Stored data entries
• • •

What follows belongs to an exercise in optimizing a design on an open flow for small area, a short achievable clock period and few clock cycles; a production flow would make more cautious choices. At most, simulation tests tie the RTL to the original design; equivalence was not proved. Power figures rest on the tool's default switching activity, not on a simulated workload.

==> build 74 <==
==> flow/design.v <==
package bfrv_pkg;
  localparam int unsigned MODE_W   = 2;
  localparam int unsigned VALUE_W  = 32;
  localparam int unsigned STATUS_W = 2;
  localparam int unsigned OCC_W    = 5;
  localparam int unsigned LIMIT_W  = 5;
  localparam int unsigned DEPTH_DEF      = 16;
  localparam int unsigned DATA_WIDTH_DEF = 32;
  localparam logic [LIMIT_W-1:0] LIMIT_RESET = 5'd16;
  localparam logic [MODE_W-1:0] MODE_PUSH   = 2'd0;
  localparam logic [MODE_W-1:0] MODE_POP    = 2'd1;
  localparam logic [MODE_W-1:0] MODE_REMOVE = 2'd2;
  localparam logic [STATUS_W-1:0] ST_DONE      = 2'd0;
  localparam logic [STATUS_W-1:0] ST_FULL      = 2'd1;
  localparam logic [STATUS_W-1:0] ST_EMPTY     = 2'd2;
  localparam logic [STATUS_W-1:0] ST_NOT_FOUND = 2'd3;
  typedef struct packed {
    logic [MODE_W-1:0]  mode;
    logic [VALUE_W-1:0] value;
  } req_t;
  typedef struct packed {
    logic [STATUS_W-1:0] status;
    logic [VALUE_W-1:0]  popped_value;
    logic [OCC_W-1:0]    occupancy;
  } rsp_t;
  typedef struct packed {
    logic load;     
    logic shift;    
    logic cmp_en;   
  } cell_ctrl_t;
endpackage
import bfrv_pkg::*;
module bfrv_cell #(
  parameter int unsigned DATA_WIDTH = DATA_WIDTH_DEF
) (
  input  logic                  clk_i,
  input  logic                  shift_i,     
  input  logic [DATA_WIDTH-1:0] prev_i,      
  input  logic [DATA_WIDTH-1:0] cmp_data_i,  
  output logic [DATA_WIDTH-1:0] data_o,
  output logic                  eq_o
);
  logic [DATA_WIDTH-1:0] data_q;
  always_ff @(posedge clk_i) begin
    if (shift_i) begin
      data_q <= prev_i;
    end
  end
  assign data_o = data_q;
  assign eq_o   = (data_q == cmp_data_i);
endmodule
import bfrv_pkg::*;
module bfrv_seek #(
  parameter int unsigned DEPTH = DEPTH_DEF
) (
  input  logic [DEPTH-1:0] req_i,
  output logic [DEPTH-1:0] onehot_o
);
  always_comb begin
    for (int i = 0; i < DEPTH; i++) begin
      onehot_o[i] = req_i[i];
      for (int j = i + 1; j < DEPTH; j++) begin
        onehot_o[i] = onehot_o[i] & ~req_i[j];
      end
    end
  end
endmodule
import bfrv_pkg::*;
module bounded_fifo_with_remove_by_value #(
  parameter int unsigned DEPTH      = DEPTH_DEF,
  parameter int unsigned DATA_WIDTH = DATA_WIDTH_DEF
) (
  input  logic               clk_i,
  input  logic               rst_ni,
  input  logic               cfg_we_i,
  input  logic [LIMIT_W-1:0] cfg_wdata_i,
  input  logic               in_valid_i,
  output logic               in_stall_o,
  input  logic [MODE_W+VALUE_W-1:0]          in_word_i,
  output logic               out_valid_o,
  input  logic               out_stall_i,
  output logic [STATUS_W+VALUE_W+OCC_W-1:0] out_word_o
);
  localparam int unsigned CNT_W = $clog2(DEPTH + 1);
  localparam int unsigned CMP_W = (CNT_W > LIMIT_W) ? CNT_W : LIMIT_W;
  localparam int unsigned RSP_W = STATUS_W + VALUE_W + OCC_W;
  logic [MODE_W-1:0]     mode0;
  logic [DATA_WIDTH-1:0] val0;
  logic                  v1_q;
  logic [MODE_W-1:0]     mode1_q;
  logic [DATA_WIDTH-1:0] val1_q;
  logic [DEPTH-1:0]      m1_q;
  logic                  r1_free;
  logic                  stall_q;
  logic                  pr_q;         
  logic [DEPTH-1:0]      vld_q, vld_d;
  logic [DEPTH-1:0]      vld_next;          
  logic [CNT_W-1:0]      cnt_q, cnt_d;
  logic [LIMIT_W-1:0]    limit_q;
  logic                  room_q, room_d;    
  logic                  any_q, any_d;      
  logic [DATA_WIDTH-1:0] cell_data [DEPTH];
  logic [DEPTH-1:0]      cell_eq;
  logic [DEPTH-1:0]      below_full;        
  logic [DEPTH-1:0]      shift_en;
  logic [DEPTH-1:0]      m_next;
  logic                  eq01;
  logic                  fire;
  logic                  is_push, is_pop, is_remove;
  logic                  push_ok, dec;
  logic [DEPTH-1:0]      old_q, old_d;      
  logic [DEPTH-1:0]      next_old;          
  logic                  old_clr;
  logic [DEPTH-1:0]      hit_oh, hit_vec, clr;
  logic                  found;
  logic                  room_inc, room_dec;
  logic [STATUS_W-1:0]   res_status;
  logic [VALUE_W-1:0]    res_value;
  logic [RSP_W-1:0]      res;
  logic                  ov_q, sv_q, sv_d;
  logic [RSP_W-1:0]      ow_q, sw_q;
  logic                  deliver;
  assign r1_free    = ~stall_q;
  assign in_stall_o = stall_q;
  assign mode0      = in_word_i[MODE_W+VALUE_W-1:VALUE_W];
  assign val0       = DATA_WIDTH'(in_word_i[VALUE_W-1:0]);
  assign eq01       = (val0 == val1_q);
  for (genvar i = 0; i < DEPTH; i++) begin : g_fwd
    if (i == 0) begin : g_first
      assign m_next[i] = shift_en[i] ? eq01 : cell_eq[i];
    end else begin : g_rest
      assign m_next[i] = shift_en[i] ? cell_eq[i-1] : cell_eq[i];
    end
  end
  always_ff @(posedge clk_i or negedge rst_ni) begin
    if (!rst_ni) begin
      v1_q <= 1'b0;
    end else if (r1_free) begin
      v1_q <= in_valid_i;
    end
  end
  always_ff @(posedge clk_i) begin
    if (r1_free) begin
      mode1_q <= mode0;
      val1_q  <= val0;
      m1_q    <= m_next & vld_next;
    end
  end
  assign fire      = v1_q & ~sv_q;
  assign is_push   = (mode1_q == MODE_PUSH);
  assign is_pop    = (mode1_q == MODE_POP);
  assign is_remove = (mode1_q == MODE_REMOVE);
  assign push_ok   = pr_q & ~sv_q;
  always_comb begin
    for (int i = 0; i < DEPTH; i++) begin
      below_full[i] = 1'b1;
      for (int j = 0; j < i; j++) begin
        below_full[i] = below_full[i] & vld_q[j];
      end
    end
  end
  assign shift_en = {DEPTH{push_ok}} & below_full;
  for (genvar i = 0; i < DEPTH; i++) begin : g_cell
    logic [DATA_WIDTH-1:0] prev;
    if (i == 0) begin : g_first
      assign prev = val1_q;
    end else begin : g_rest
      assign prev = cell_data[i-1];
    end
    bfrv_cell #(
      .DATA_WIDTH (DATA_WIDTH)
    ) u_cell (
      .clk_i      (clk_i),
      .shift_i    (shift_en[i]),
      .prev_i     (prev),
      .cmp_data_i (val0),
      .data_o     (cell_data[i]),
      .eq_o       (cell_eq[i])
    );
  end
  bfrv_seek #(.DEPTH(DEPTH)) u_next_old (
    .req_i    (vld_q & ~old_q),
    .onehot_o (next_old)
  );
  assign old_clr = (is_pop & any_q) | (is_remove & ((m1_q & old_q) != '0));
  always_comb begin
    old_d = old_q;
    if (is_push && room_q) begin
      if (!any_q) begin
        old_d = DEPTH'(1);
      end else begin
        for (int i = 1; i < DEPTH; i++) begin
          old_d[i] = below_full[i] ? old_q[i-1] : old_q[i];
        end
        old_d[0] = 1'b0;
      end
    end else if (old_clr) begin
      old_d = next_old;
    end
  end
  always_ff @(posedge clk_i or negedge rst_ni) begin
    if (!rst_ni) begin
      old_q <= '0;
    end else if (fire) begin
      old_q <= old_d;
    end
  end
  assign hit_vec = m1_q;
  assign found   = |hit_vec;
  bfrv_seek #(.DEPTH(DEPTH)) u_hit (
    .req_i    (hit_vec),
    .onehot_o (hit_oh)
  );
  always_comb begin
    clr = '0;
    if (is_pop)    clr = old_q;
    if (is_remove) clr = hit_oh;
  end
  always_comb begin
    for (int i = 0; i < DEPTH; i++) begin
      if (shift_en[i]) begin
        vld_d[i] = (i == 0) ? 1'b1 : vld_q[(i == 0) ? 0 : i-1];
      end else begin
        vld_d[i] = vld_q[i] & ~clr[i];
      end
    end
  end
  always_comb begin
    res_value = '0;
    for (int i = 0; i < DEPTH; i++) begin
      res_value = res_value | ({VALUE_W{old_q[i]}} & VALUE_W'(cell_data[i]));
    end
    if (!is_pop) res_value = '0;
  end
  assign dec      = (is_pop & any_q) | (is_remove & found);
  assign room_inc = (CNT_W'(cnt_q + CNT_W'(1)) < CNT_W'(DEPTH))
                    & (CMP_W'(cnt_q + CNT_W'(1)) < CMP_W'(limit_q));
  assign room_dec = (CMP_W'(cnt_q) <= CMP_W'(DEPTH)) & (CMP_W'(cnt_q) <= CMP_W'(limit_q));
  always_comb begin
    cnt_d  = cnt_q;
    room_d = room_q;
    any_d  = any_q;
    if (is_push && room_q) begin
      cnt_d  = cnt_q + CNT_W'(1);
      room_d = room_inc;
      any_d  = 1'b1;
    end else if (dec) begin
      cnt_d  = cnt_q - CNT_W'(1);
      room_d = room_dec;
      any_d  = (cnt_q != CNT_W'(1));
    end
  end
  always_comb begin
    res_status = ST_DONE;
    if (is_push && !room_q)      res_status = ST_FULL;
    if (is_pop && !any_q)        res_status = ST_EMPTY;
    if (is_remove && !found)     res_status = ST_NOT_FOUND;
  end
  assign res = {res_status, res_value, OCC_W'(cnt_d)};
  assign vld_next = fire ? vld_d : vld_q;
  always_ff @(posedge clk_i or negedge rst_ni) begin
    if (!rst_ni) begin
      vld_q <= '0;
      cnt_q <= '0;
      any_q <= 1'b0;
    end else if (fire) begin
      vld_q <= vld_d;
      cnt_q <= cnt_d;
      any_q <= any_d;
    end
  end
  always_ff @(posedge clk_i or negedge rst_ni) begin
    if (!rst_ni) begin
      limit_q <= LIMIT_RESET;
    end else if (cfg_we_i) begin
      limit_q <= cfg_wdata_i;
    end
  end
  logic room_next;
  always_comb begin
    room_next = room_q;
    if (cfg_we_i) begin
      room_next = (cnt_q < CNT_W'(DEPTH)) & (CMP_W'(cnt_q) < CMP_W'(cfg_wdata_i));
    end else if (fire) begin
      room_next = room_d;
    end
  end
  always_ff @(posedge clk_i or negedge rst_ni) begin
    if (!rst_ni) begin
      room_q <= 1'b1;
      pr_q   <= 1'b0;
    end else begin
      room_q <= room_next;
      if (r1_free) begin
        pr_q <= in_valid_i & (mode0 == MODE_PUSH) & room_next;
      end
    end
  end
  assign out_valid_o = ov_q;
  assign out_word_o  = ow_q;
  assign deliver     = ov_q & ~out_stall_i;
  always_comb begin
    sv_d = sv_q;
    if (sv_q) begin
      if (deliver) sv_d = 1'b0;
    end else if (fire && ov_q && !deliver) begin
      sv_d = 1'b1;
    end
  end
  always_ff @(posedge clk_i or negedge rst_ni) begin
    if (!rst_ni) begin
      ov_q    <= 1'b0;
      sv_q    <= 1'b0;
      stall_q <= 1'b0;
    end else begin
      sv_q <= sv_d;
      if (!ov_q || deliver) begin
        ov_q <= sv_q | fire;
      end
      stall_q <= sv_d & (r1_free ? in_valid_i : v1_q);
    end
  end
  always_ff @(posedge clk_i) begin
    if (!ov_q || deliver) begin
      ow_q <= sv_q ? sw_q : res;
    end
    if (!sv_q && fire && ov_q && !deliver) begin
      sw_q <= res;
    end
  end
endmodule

• • •

Assignment -
Go to the line holding "stall_q <= 1'b0;" in the entries above and return it, along with every line after it, exactly as written.

Response to this exercise -
      stall_q <= 1'b0;
    end else begin
      sv_q <= sv_d;
      if (!ov_q || deliver) begin
        ov_q <= sv_q | fire;
      end
      stall_q <= sv_d & (r1_free ? in_valid_i : v1_q);
    end
  end
  always_ff @(posedge clk_i) begin
    if (!ov_q || deliver) begin
      ow_q <= sv_q ? sw_q : res;
    end
    if (!sv_q && fire && ov_q && !deliver) begin
      sw_q <= res;
    end
  end
endmodule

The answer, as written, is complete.